I found this in the P6 Hardware Developer's Manual
A.1.49 SMI# (I) The SMI# (System Management Interrupt) signal is asserted asynchronously by system logic. On accepting a System Management Interrupt, processors save the current state and enter System Management Mode (SMM). An SMI Acknowledge transaction is issued, and the processor begins program execution from the SMM handler.
I am guessing SMI_L is a system management Interrupt and the SMI Acknowledge is what you will be trying to do.
More digging required.
Wallace
-----Original Message----- From: Ronald G. Minnich [SMTP:rminnich@lanl.gov] Sent: Monday, February 07, 2000 11:40 AM To: openbios@elvis.informatik.uni-freiburg.de Subject: [OpenBIOS] l440gx+ nvram writing ...
more.
You can enable/disable smi_l in the bios. I'm going to check that today.

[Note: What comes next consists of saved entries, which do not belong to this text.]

**src/rtl/alu_share_pkg.sv**
```systemverilog
// Shared definitions for the two-requester ALU sharing controller.
// Holds the controller state encoding and the ALU operation codes that
// requesters place on reqN_ctrl.
package alu_share_pkg;

    // Controller states
    //   state   | meaning
    //   ST_IDLE | waiting for a request; grants and latches operands
    //   ST_EXEC | latched operands presented to the ALU for one cycle
    //   ST_RESP | captured result held for the granted requester
    typedef enum logic [1:0] {
        ST_IDLE = 2'd0,
        ST_EXEC = 2'd1,
        ST_RESP = 2'd2
    } state_t;

    // ALU operation codes. Codes from ALU_ZERO_LO up to ALU_ZERO_HI make
    // the shared ALU return zero; the equality flag is valid for every code.
    localparam logic [2:0] ALU_ADD     = 3'b000;
    localparam logic [2:0] ALU_SLL     = 3'b001;
    localparam logic [2:0] ALU_ZERO_LO = 3'b010;
    localparam logic [2:0] ALU_ZERO_HI = 3'b110;

    // Requester identifiers as stored in the grant-id register.
    localparam logic REQ_ID0 = 1'b0;
    localparam logic REQ_ID1 = 1'b1;

endpackage

```
**src/rtl/alu_share_ctrl_rr_arb2.sv**
```systemverilog
// Two-input round-robin arbiter. Produces a grant id every cycle from the
// current request vector and the last-grant record; the record only moves
// when the parent controller actually accepts a request.
module rr_arb2 (
    input  logic clk,
    input  logic rst,
    input  logic req0,
    input  logic req1,
    input  logic accept,
    output logic any_req,
    output logic gnt_id
);

    logic last_gnt_q;

    // Grant selection: contention goes to whoever did not win last time,
    // a lone requester wins regardless of history.
    always_comb begin
        any_req = req0 | req1;
        gnt_id  = 1'b0;
        if (req0 && req1) begin
            gnt_id = ~last_gnt_q;
        end else if (req1) begin
            gnt_id = 1'b1;
        end
    end

    // Last-grant record; reset value of 1 hands the first contention to req0.
    always_ff @(posedge clk) begin
        if (rst) begin
            last_gnt_q <= 1'b1;
        end else if (accept) begin
            last_gnt_q <= gnt_id;
        end
    end

endmodule

```
**src/rtl/alu_share_ctrl.sv**
```systemverilog
// Shares one combinational ALU between two requesters. A request is
// accepted in IDLE, its operands are latched and presented to the ALU in
// EXEC, and the captured result is held in RESP until the granted
// requester takes it. Accept-to-response latency is two cycles.
module alu_share_ctrl
    import alu_share_pkg::*;
#(
    parameter int DW = 32,
    parameter int CW = 3
) (
    input  logic          clk,
    input  logic          rst,

    input  logic          req0_valid,
    output logic          req0_ready,
    input  logic [DW-1:0] req0_op1,
    input  logic [DW-1:0] req0_op2,
    input  logic [CW-1:0] req0_ctrl,

    input  logic          req1_valid,
    output logic          req1_ready,
    input  logic [DW-1:0] req1_op1,
    input  logic [DW-1:0] req1_op2,
    input  logic [CW-1:0] req1_ctrl,

    output logic          resp0_valid,
    input  logic          resp0_ready,
    output logic [DW-1:0] resp0_result,
    output logic          resp0_eq,

    output logic          resp1_valid,
    input  logic          resp1_ready,
    output logic [DW-1:0] resp1_result,
    output logic          resp1_eq,

    output logic [DW-1:0] alu_op1,
    output logic [DW-1:0] alu_op2,
    output logic [CW-1:0] alu_ctrl,
    input  logic [DW-1:0] alu_out,
    input  logic          alu_eq,

    output logic          busy
);

    state_t        state_q;
    state_t        state_d;

    logic          any_req;
    logic          gnt_id;
    logic          accept;
    logic          resp_take;

    logic [DW-1:0] op1_q;
    logic [DW-1:0] op2_q;
    logic [CW-1:0] ctrl_q;
    logic          id_q;
    logic [DW-1:0] result_q;
    logic          eq_q;

    rr_arb2 u_arb (
        .clk     (clk),
        .rst     (rst),
        .req0    (req0_valid),
        .req1    (req1_valid),
        .accept  (accept),
        .any_req (any_req),
        .gnt_id  (gnt_id)
    );

    // State register.
    always_ff @(posedge clk) begin
        if (rst) begin
            state_q <= ST_IDLE;
        end else begin
            state_q <= state_d;
        end
    end

    // Next-state decode and handshake outputs. Only the granted
    // requester's resp_ready can close a transaction.
    always_comb begin
        state_d     = state_q;
        accept      = 1'b0;
        resp_take   = 1'b0;
        req0_ready  = 1'b0;
        req1_ready  = 1'b0;
        resp0_valid = 1'b0;
        resp1_valid = 1'b0;
        busy        = 1'b1;
        case (state_q)
            ST_IDLE: begin
                busy = 1'b0;
                if (any_req) begin
                    accept     = 1'b1;
                    req0_ready = (gnt_id == REQ_ID0);
                    req1_ready = (gnt_id == REQ_ID1);
                    state_d    = ST_EXEC;
                end
            end
            ST_EXEC: begin
                state_d = ST_RESP;
            end
            ST_RESP: begin
                resp0_valid = (id_q == REQ_ID0);
                resp1_valid = (id_q == REQ_ID1);
                resp_take   = (id_q == REQ_ID0) ? resp0_ready : resp1_ready;
                if (resp_take) begin
                    state_d = ST_IDLE;
                end
            end
            default: begin
                state_d = ST_IDLE;
            end
        endcase
    end

    // Operand/ctrl/id capture at acceptance; result capture on leaving EXEC.
    always_ff @(posedge clk) begin
        if (rst) begin
            op1_q    <= '0;
            op2_q    <= '0;
            ctrl_q   <= '0;
            id_q     <= 1'b0;
            result_q <= '0;
            eq_q     <= 1'b0;
        end else begin
            if (accept) begin
                id_q <= gnt_id;
                if (gnt_id == REQ_ID1) begin
                    op1_q  <= req1_op1;
                    op2_q  <= req1_op2;
                    ctrl_q <= req1_ctrl;
                end else begin
                    op1_q  <= req0_op1;
                    op2_q  <= req0_op2;
                    ctrl_q <= req0_ctrl;
                end
            end
            if (state_q == ST_EXEC) begin
                result_q <= alu_out;
                eq_q     <= alu_eq;
            end
        end
    end

    // The ALU always sees the latched operands, so its inputs only move
    // at acceptance and never glitch with requester inputs.
    always_comb begin
        alu_op1      = op1_q;
        alu_op2      = op2_q;
        alu_ctrl     = ctrl_q;
        resp0_result = result_q;
        resp0_eq     = eq_q;
        resp1_result = result_q;
        resp1_eq     = eq_q;
    end

endmodule
```
**config.mk**
```make
export PLATFORM = sky130hd
export DESIGN_NAME = alu_share_ctrl
export DESIGN_NICKNAME = d
export VERILOG_FILES = /design/src/rtl/alu_share_pkg.sv /design/src/rtl/alu_share_ctrl_rr_arb2.sv /design/src/rtl/alu_share_ctrl.sv
export SDC_FILE = /design/constraint.sdc
export NUM_CORES = 1
export LEC_CHECK = 0
export CAP_MARGIN = 20
export CORE_AREA = 3 3 121 123
export DETAILED_ROUTE_END_ITERATION = 7
export DIE_AREA = 0 0 124 126
export PLACE_DENSITY = 0.85
export SLEW_MARGIN = 20
export SYNTH_ARGS = -nofsm -noshare
export SYNTH_HDL_FRONTEND = slang
export SYNTH_HIERARCHICAL = 1
export SYNTH_SLANG_ARGS = --single-unit
```
**constraint.sdc**
```tcl
create_clock -name clk -period 1.5 [get_ports clk]
set_input_delay 0.225 -clock clk [delete_from_list [all_inputs] [get_ports clk]]
set_output_delay 0.225 -clock clk [all_outputs]
set_load 0.01 [all_outputs]
```
### After elaboration in Yosys (flattened, before gate mapping)

Cells that the tools add are included.

* logic and storage cells: 37
* register bits: 104
* input bits: 173

* bitwise gates (word level): 4
* muxes and demuxes: 18
* reduce and logical (&&, ||, !) cells: 3
* equality and inequality tests: 4

Operator list (number)
* $mux W32: 2
* $mux W1: 12
* $pmux W2 S3: 1
* $mux W2: 2
* $ne A2 B2 Y1 const B: 2
* $mux W3: 1
* $not A1 Y1: 3
* $eq A2 B1 Y1 const B: 1
* $eq A2 B2 Y1 const B: 1
* $logic_not A2 Y1: 1
* $reduce_and A2 Y1: 1
* $logic_and A1 B1 Y1: 1
* $or A1 B1 Y1: 1

### Depth between registers and ports, before layout

* depth in word-level cells: 5
* mapped depth: 8
* depth with buffers taken out: 5

### By module

Netlist, hierarchy kept.

Modules (own cells, without submodules)
* alu_share_ctrl: sequential area each 2062.0 µm², cells each 422, times used 1, area an instance 4424.2 µm²
* rr_arb2: sequential area each 20.0 µm², cells each 5, times used 1, area an instance 48.8 µm²

### Worst setup path after synthesis

Ideal clock, no wire load.

* kind: register -> register
* start point: reg u_arb.last_gnt_q
* end point: reg op1_q[0], in the netlist alu_op1[0]
* path buffers: 2
* setup time: 115 ps
* required time: 1385 ps
* slack: 206 ps
* clock period less this slack: 1294 ps
* stages on the path, launching flop included: 6
* arrival: 1178 ps
* cells stage by stage: dfxtp_1 > a21boi_1 > clkbuf_1 > buf_2 > mux2i_1 > o2bb2ai_2

* longest elaborated chain between the ends: 3

Ends and longest elaborated chain
* from (decl): line alu_share_ctrl_rr_arb2.sv:14 `logic last_gnt_q;`
* from (signal assigned): line alu_share_ctrl_rr_arb2.sv:33 `last_gnt_q <= gnt_id;`
* $not A1 Y1: line alu_share_ctrl_rr_arb2.sv:22 `gnt_id = ~last_gnt_q;`
* $mux W1: line alu_share_ctrl_rr_arb2.sv:21 `if (req0 && req1) begin`
* via gnt_id: line alu_share_ctrl.sv:49 `logic gnt_id;`
* $mux W32: line alu_share_ctrl.sv:129 `if (gnt_id == REQ_ID1) begin`
* to (signal assigned): line alu_share_ctrl.sv:130 `op1_q <= req1_op1;`
* to (signal assigned): line alu_share_ctrl.sv:134 `op1_q <= req0_op1;`
* to (decl): line alu_share_ctrl.sv:53 `logic [DW-1:0] op1_q;`

The timed path passes the listed nets, and every way through them passes these cells.
A chain may end at the register's enable or synchronous reset.

### Worst setup path after layout

* start point: reg op1_q[0], in the netlist alu_op1[0]
* end point: out alu_op1[0]

RTL lines
* to (decl): line alu_share_ctrl.sv:36 `output logic [DW-1:0] alu_op1,`

No word-level cell between the ends.

==> impl_metrics.ini <==
[worst_setup_path]
r2r_end = alu_op1[5]$_SDFFE_PP0P_
cp-end-kind = primary output
r2r_cells = 5
critical-path-top-delay-family = buffers and inverters
rr_startpoint = u_arb/last_gnt_q$_SDFFE_PP1P_
cp.required_ns = 1.27
crit_cells = 1
crit_chain = clkdlybuf4s50_1
critical_path_buf_inv_count = 1
cp_slowest_cell = clkdlybuf4s50_1
critical_path_class = reg2out
rrSetupSlack_ns = 0.14
critPathLaunchType = flop
cp_max_fo = 2
arrival_ns = 1.25
slowest_delay_ns = 0.55

[route]
drt_iter0_drc = 164
num_vias = 4211
viasPerCell = 4.72
drcViolationCount = 0
wire_per_inst_um = 16.6
dr.pass1.iters = 5
drt-total-wl_mm = 14.8
postRouteAntennaNets = 0

[cts]
clkSinkCount = 104
cts_setup_buffers = 0
htree_levels = 3
cts-root-buf = clkbuf_16
cts_made_buffers = 9
clk_path_buf_depth = 2
insertion_delay_ns = 0.34
clkTransAtPathRegs_ns = 0.07
cts_tree = done

[cells_and_area]
diodes = 0
final_common_cell = clkdlybuf4s50_1
regArea_um2 = 2090
fin_util_pct = 58.8
area_growth_syn_to_layout_pct = 81.1
drive_gt1_share_pct = 10.8
final_net_count = 880
nFillCells = 1140
multi_input_area_um2 = 1970
mostFrequentLayoutCells = clkdlybuf4s50_1, dfxtp_1, dlymetal6s2s_1, mux2i_1, nand2_1
final_area_um2 = 8100

[worst_hold_path]
hold_path_startpoint = alu_out[26]
hold_end = resp0_result[26]$_SDFFE_PP0N_
min_path_cells = 3
hold_class = in2reg

[timing]
setup_viol = 0
period_needed_ns = 1.47
finalClockSkew_ns = 0.00852
max_slew_margin_pct = 77.2
fin_crit_sh_pct = 98.1
rsz0062_at_grt = yes
slew_viol_final = 0
fmax_mhz = 679
tns_ns = 0
hold_viol = 0
worst_slew_pin_slew_ns = 0.342

[placement]
hpwl_mm = 11.5
gp_congestion = 0.768
place_area_um2 = 7630
place.port_buffers = 310

[global_route]
grt_antenna_before_repair = 1
gr-total-overflow = 0
grt_pass1_vias = 4435
grt_pass1_wl_mm = 22.3
grt_usage_pct = 18.2
grt_start_max_net_pins = 44

[floorplanning]
rows = 43
die_area_um2 = 15600
chipHeight_um = 126
core-area_um2 = 13800
die_w_um = 124
io_pins = 311
initial_core_util_pct = 32.5

[power]
peakVddDrop_mv = 0.482
powerDensity_nw_per_um2 = 954
leakage_nw = 4.25

[synthesis]
synth_top_family_by_area = compound AO/OA/AOI/OAI gates
synth_fp_nets = 600
ys_warn_count = 6
synth_cells = 427
syn_area_per_cell_um2 = 10.5
yosysSeqAreaShare_pct = 46.5
ys_ff_latch = 104
synth-adder-area-share_pct = 0
synth_compound_area_share_pct = 19.9
synthSimpleGateAreaFrac_pct = 7.78
ys_types = 27
synthMuxAreaShare_pct = 15.4
synth-xor-area-share_pct = 0
syn_area_um2 = 4470

[job]
maxCapViolations = 0

[run_status]
outcome = finished, final reports clean
[per-layer routing]
layer  global-route usage [%]  wire (um)  vias up
met5                        0         14        -
met4                     7.02        306        2
met2                     32.5       7600      216
li1                         -          -     2032
met3                     6.11       1480       21
met1                     19.5       5440     1940
[power by group]
part           leakage, nW  total, W  internal, W  switching (W)
Combinational         3.24   0.00204      0.00119       0.000844
Clock                0.152   0.00249      0.00151       0.000982
Sequential           0.856   0.00320      0.00303       0.000176
[Yosys cell counts]
library cell	instances	area (um^2)
nand2_1	66	248
nor3b_1	1	7.51
buf_1	2	7.51
or2_2	1	6.26
inv_1	2	7.51
buf_6	4	45.0
mux2i_1	69	691
inv_4	1	6.26
nand2_2	1	6.26
buf_4	37	278
a21boi_1	1	7.51
and3b_1	1	8.76
nor2_2	1	6.26
o2bb2ai_1	48	420
nand2b_1	1	6.26
a21oi_1	34	170
dfxtp_1	104	2080
clkbuf_1	7	26.3
buf_2	18	90.1
a211o_1	1	8.76
nor2_4	1	11.3
nand2b_4	1	13.8
nor2_1	2	7.51
o2bb2ai_2	19	285
nand3b_1	1	7.51
and2_1	1	6.26
nor2b_1	2	12.5
[through the flow]
| stage | power (W) | hold slack [ns] | cells | setup WS [ns] |
|---|---|---|---|---|
| 2_1_floorplan | 0.00414 | 0.319 | 427 | 0.206 |
| 3_3_place_gp | 0.00535 | 0.444 | 876 | -0.434 |
| 3_5_place_dp | 0.00540 | 0.447 | 876 | -0.451 |
| 4_1_cts | 0.00787 | 0.412 | 892 | 0.000253 |
| 5_1_grt | 0.00810 | 0.427 | 892 | -0.0245 |
| 6_report | 0.00773 | 0.433 | 892 | 0.0280 |
[area by class of cell]
type	instances	share of cell area, %
clock inverters	5	0.989
well taps	180	2.78
clock buffers	11	3.00
repair buffers	337	43.0
inverters	3	0.170
flip-flops and latches	104	25.8
multi-input cells	252	24.3
[kinds of logic after synthesis]
kind of cell           after synthesis
buffers and inverters               71
AOI/OAI and AO/OA                  103
muxes                               69
DFF                                104
and+or+nand+nor                     80
[state kept, by name, indices dropped and copies added, names as in the netlist]
name and cells:
alu_ctrl 3, alu_op1 32, alu_op2 32, id_q 1, resp0_eq 1, resp0_result 32
state_q 2, u_arb/last_gnt_q 1
[repair_timing]
item                                    4_1_cts  5_1_grt
resized for setup                            65       70
hold endpoints to repair                      0        0
pin swaps                                     1        1
endpoints found under the setup margin       94      124
hold buffers                                  0        0
[how the worst max path moves through the flow]
stage | start | end | slack, ns
after floorplan | u_arb/last_gnt_q$_SDFFE_PP1P_ | alu_op1[0]$_SDFFE_PP0P_ | 0.21
after global placement | req1_valid | req1_ready | -0.43
after detailed placement | req1_valid | req1_ready | -0.45
after CTS | req0_valid | req1_ready | 0.0003
after global routing | state_q[0]$_SDFFE_PP0P_ | req1_ready | -0.02
final | alu_op1[0]$_SDFFE_PP0P_ | alu_op1[0] | 0.03
Power figures use the tool's default switching activity.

If smi_l is disabled, your OS will never know that the BUD asserted an interruptt when you tried to write the BIOS>
The remaining question, of course, is what you're supposed to do with that interrupt, but that's next.
it's rather amazing, but intel is shipping a server motherboard that REQUIRES DOS to be upgraded. You have to wonder sometimes, what are people thinking? The only exisiting SMI_L interrupt handler is in the BIOS!